This is a short example on how to generate custom datasets for libtorch. The CustomDataset
class in custom_dataset.h implements a torch::data::Dataset
. It loads the image locations from file_names.csv into a std::vector<std::tuple<std::string, int>>
, so that the CustomDataset
can load images at runtime with the get method using OpenCV. You may want to change this and load all images to the RAM, since this may significantly slow down the training if you do not use SSDs.
Fig. 2: (Left) An apple in the dataset, (Right) a banana in the dataset.

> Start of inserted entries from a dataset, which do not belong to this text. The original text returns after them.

`src/hdl/fmcq_pkg.sv`:
```
// Shared constants, result codes and controller/datapath interface types.
package fmcq_pkg;

  localparam int DEPTH     = 16;
  localparam int TAG_BITS  = 16;
  localparam int TYPE_BITS = 3;
  localparam int IDX_BITS  = $clog2(DEPTH);
  localparam int CNT_BITS  = $clog2(DEPTH + 1);

  typedef logic [1:0] status_code_t;

  localparam status_code_t ST_DONE    = 2'd0;
  localparam status_code_t ST_FULL    = 2'd1;
  localparam status_code_t ST_EMPTY   = 2'd2;
  localparam status_code_t ST_NOMATCH = 2'd3;

  localparam logic FUNC_ENQ  = 1'b0;
  localparam logic FUNC_TAKE = 1'b1;

  typedef struct packed {
    logic         latch_req;
    logic         wr_enq;
    logic         clr_idx;
    logic         inc_idx;
    logic         shift;
    logic         load_out;
    status_code_t out_status;
  } fmcq_cmd_t;

  typedef struct packed {
    logic                is_enq;
    logic                full;
    logic                empty;
    logic                type_match;
    logic                last_idx;
    logic [CNT_BITS-1:0] count;
  } fmcq_stat_t;

endpackage

```
`src/hdl/fmcq_ctrl.sv`:
```
// Sequencer for enqueue and take requests and the output valid flag.
module fmcq_ctrl
  import fmcq_pkg::*;
(
  input  logic       clk,
  input  logic       rst,
  input  logic       in_valid,
  output logic       in_stall,
  output logic       out_valid,
  input  logic       out_stall,
  input  fmcq_stat_t stat,
  output fmcq_cmd_t  cmd
);

  localparam logic [1:0] S_IDLE  = 2'd0;
  localparam logic [1:0] S_EXEC  = 2'd1;
  localparam logic [1:0] S_SCAN  = 2'd2;
  localparam logic [1:0] S_SHIFT = 2'd3;

  logic [1:0] state;
  logic [1:0] state_next;
  logic       out_free;

  assign out_free = !out_valid || !out_stall;
  assign in_stall = (state != S_IDLE);

  always_comb begin
    cmd        = '0;
    state_next = state;
    case (state)
      S_IDLE: begin
        if (in_valid) begin
          cmd.latch_req = 1'b1;
          state_next    = S_EXEC;
        end
      end
      S_EXEC: begin
        if (stat.is_enq) begin
          if (out_free) begin
            cmd.load_out = 1'b1;
            if (stat.full) begin
              cmd.out_status = ST_FULL;
            end else begin
              cmd.wr_enq     = 1'b1;
              cmd.out_status = ST_DONE;
            end
            state_next = S_IDLE;
          end
        end else if (stat.empty) begin
          if (out_free) begin
            cmd.load_out   = 1'b1;
            cmd.out_status = ST_EMPTY;
            state_next     = S_IDLE;
          end
        end else begin
          cmd.clr_idx = 1'b1;
          state_next  = S_SCAN;
        end
      end
      S_SCAN: begin
        if (stat.type_match) begin
          // idx now points at the oldest hit
          state_next = S_SHIFT;
        end else if (stat.last_idx) begin
          if (out_free) begin
            cmd.load_out   = 1'b1;
            cmd.out_status = ST_NOMATCH;
            state_next     = S_IDLE;
          end
        end else begin
          cmd.inc_idx = 1'b1;
        end
      end
      S_SHIFT: begin
        if (out_free) begin
          cmd.shift      = 1'b1;
          cmd.load_out   = 1'b1;
          cmd.out_status = ST_DONE;
          state_next     = S_IDLE;
        end
      end
      default: begin
        state_next = S_IDLE;
      end
    endcase
  end

  always_ff @(posedge clk) begin
    if (rst) begin
      state     <= S_IDLE;
      out_valid <= 1'b0;
    end else begin
      state <= state_next;
      if (cmd.load_out) begin
        out_valid <= 1'b1;
      end else if (!out_stall) begin
        out_valid <= 1'b0;
      end
    end
  end

endmodule

```
`src/hdl/fmcq_dp.sv`:
```
// Slot registers, scan pointer, entry count and result register.
module fmcq_dp
  import fmcq_pkg::*;
(
  input  logic                 clk,
  input  logic                 rst,
  input  logic                 func,
  input  logic [TAG_BITS-1:0]  item_tag,
  input  logic [TYPE_BITS-1:0] item_type,
  input  fmcq_cmd_t            cmd,
  output fmcq_stat_t           stat,
  output status_code_t         status,
  output logic [TAG_BITS-1:0]  taken_tag,
  output logic [CNT_BITS-1:0]  occupancy
);

  logic [TAG_BITS-1:0]  slot_tag  [DEPTH];
  logic [TYPE_BITS-1:0] slot_type [DEPTH];
  logic                 req_func;
  logic [TAG_BITS-1:0]  req_tag;
  logic [TYPE_BITS-1:0] req_type;
  logic [CNT_BITS-1:0]  count;
  logic [CNT_BITS-1:0]  count_next;
  logic [IDX_BITS-1:0]  idx;
  logic [IDX_BITS-1:0]  wr_idx;

  assign wr_idx = count[IDX_BITS-1:0];

  always_comb begin
    stat.is_enq     = (req_func == FUNC_ENQ);
    stat.full       = (count == CNT_BITS'(DEPTH));
    stat.empty      = (count == '0);
    stat.type_match = (slot_type[idx] == req_type);
    stat.last_idx   = ((CNT_BITS'(idx) + CNT_BITS'(1)) == count);
    stat.count      = count;
  end

  always_comb begin
    count_next = count;
    if (cmd.wr_enq) begin
      count_next = count + CNT_BITS'(1);
    end else if (cmd.shift) begin
      count_next = count - CNT_BITS'(1);
    end
  end

  always_ff @(posedge clk) begin
    if (rst) begin
      count <= '0;
    end else begin
      count <= count_next;
    end
  end

  always_ff @(posedge clk) begin
    if (cmd.latch_req) begin
      req_func <= func;
      req_tag  <= item_tag;
      req_type <= item_type;
    end
    if (cmd.clr_idx) begin
      idx <= '0;
    end else if (cmd.inc_idx) begin
      idx <= idx + IDX_BITS'(1);
    end
    if (cmd.load_out) begin
      status    <= cmd.out_status;
      taken_tag <= cmd.shift ? slot_tag[idx] : '0;
      occupancy <= count_next;
    end
  end

  // The hit slot and each slot above it take their younger neighbor at once.
  always_ff @(posedge clk) begin
    for (int k = 0; k < DEPTH - 1; k++) begin
      if (cmd.shift && (IDX_BITS'(k) >= idx)) begin
        slot_tag[k]  <= slot_tag[k+1];
        slot_type[k] <= slot_type[k+1];
      end else if (cmd.wr_enq && (IDX_BITS'(k) == wr_idx)) begin
        slot_tag[k]  <= req_tag;
        slot_type[k] <= req_type;
      end
    end
    if (cmd.wr_enq && (wr_idx == IDX_BITS'(DEPTH - 1))) begin
      slot_tag[DEPTH-1]  <= req_tag;
      slot_type[DEPTH-1] <= req_type;
    end
  end

endmodule

```
`src/hdl/first_match_collapsing_queue_top.sv`:
```
// Ordered tagged queue with removal of the oldest entry of a wanted type.
//
// Input channel (in_valid / in_stall): func selects enqueue (0) or take (1);
// item_tag and item_type carry the entry, or for take the wanted type.
// Output channel (out_valid / out_stall): one result per request with status
// (done, full, empty, no match), the removed tag on a successful take (else
// zero) and the number of entries held after the request.
// A request is accepted only while the sequencer is idle. An enqueue or an
// empty take needs no scan; any other take walks the scan pointer one slot
// per cycle from the oldest entry, then the younger slots collapse onto the
// hit all together.
// The result sits in an output register; a new request may be accepted while
// it waits. If the receiver stalls, the finished result holds steady and the
// next request waits at its final step until the register frees up.
// Reset empties the queue and drops any pending result; slot contents are not
// cleared, since only slots below the entry count are ever read.
module first_match_collapsing_queue_top
  import fmcq_pkg::*;
(
  input  logic                 clk,
  input  logic                 rst,
  input  logic                 in_valid,
  output logic                 in_stall,
  input  logic                 func,
  input  logic [TAG_BITS-1:0]  item_tag,
  input  logic [TYPE_BITS-1:0] item_type,
  output logic                 out_valid,
  input  logic                 out_stall,
  output status_code_t         status,
  output logic [TAG_BITS-1:0]  taken_tag,
  output logic [CNT_BITS-1:0]  occupancy
);

  fmcq_cmd_t  cmd;
  fmcq_stat_t stat;

  fmcq_ctrl u_ctrl (
    .clk       (clk),
    .rst       (rst),
    .in_valid  (in_valid),
    .in_stall  (in_stall),
    .out_valid (out_valid),
    .out_stall (out_stall),
    .stat      (stat),
    .cmd       (cmd)
  );

  fmcq_dp u_dp (
    .clk       (clk),
    .rst       (rst),
    .func      (func),
    .item_tag  (item_tag),
    .item_type (item_type),
    .cmd       (cmd),
    .stat      (stat),
    .status    (status),
    .taken_tag (taken_tag),
    .occupancy (occupancy)
  );

  a_count_bound: assert property (@(posedge clk) disable iff (rst)
    stat.count <= CNT_BITS'(DEPTH))
    else $error("entry count above depth");

  a_busy_after_accept: assert property (@(posedge clk) disable iff (rst)
    in_valid && !in_stall |=> in_stall)
    else $error("request accepted while previous one still executing");

  a_tag_zero_on_fail: assert property (@(posedge clk) disable iff (rst)
    out_valid && (status != ST_DONE) |-> taken_tag == '0)
    else $error("nonzero tag on failed request");

  a_full_occupancy: assert property (@(posedge clk) disable iff (rst)
    out_valid && (status == ST_FULL) |-> occupancy == CNT_BITS'(DEPTH))
    else $error("full status with queue not full");

  a_count_step: assert property (@(posedge clk) disable iff (rst)
    cmd.shift |=> stat.count == $past(stat.count) - CNT_BITS'(1))
    else $error("take did not drop the entry count by one");

endmodule
```
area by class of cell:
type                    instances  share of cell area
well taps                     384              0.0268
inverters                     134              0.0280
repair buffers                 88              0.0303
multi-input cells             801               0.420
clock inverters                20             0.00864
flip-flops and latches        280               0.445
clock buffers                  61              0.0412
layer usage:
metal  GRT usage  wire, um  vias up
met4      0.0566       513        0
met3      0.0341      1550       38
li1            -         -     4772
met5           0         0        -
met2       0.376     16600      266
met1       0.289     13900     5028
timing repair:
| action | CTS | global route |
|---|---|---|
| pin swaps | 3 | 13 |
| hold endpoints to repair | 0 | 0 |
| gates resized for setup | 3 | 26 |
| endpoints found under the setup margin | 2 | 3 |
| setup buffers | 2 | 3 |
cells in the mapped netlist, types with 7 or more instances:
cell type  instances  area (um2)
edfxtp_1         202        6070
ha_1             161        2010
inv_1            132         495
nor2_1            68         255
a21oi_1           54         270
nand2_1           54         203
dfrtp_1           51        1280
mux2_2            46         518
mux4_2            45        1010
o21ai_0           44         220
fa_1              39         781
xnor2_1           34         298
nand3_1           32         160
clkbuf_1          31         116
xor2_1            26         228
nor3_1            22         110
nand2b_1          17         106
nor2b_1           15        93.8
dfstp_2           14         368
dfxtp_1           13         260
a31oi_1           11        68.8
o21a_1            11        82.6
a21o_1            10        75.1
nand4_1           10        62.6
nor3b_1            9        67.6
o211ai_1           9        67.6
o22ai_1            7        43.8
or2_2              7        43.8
`config.mk`:
```
export PLATFORM = sky130hd
export DESIGN_NAME = ymodem_receive_engine_top
export DESIGN_NICKNAME = d
export VERILOG_FILES = /design/src/hw/rtl/ymre_pkg.sv /design/src/hw/rtl/ymodem_receive_engine_top.sv /design/src/hw/rtl/ymre_front.sv /design/src/hw/rtl/ymre_queue.sv /design/src/hw/rtl/ymre_back.sv
export SDC_FILE = /design/constraint.sdc
export NUM_CORES = 1
export LEC_CHECK = 0
export BUFFER_PORTS_ARGS = -buffer_cell sky130_fd_sc_hd__buf_2
export CAP_MARGIN = 5
export CORE_MARGIN = 2
export CORE_UTILIZATION = 45
export DETAILED_ROUTE_END_ITERATION = 8
export PLACE_DENSITY = 0.68
export SLEW_MARGIN = 15
export SYNTH_ARGS = -nofsm -noshare
export SYNTH_HDL_FRONTEND = slang
export SYNTH_SLANG_ARGS = --single-unit
```
`constraint.sdc`:
```
create_clock -name aclk -period 4.7 [get_ports aclk]
set_input_delay 0.47 -clock aclk [delete_from_list [all_inputs] [get_ports aclk]]
set_output_delay 0.47 -clock aclk [all_outputs]
set_load 0.005 [all_outputs]
```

Make sure to get libtorch running. For a clean installation from Anaconda, checkout this short tutorial, or this tutorial, to only download the binaries.
Clone this repository
git clone https://github.com/mhubii/libtorch_custom_dataset.git
cd libtorch_custom_dataset
Build the executables
mkdir build
cd build
cmake -DCMAKE_PREFIX_PATH=/path/to/libtorch ..
make
Train the classifier
cd build
./train
Classify an image
cd build
./classify filename
# for example
./classify ../data/apples/img0.jpg
The dataset is a modified version of a dataset that can be found on Kaggle. Especially the training loop is inspired by an implementation of Peter Goldsburough for the MNIST dataset in the PyTorch example repository.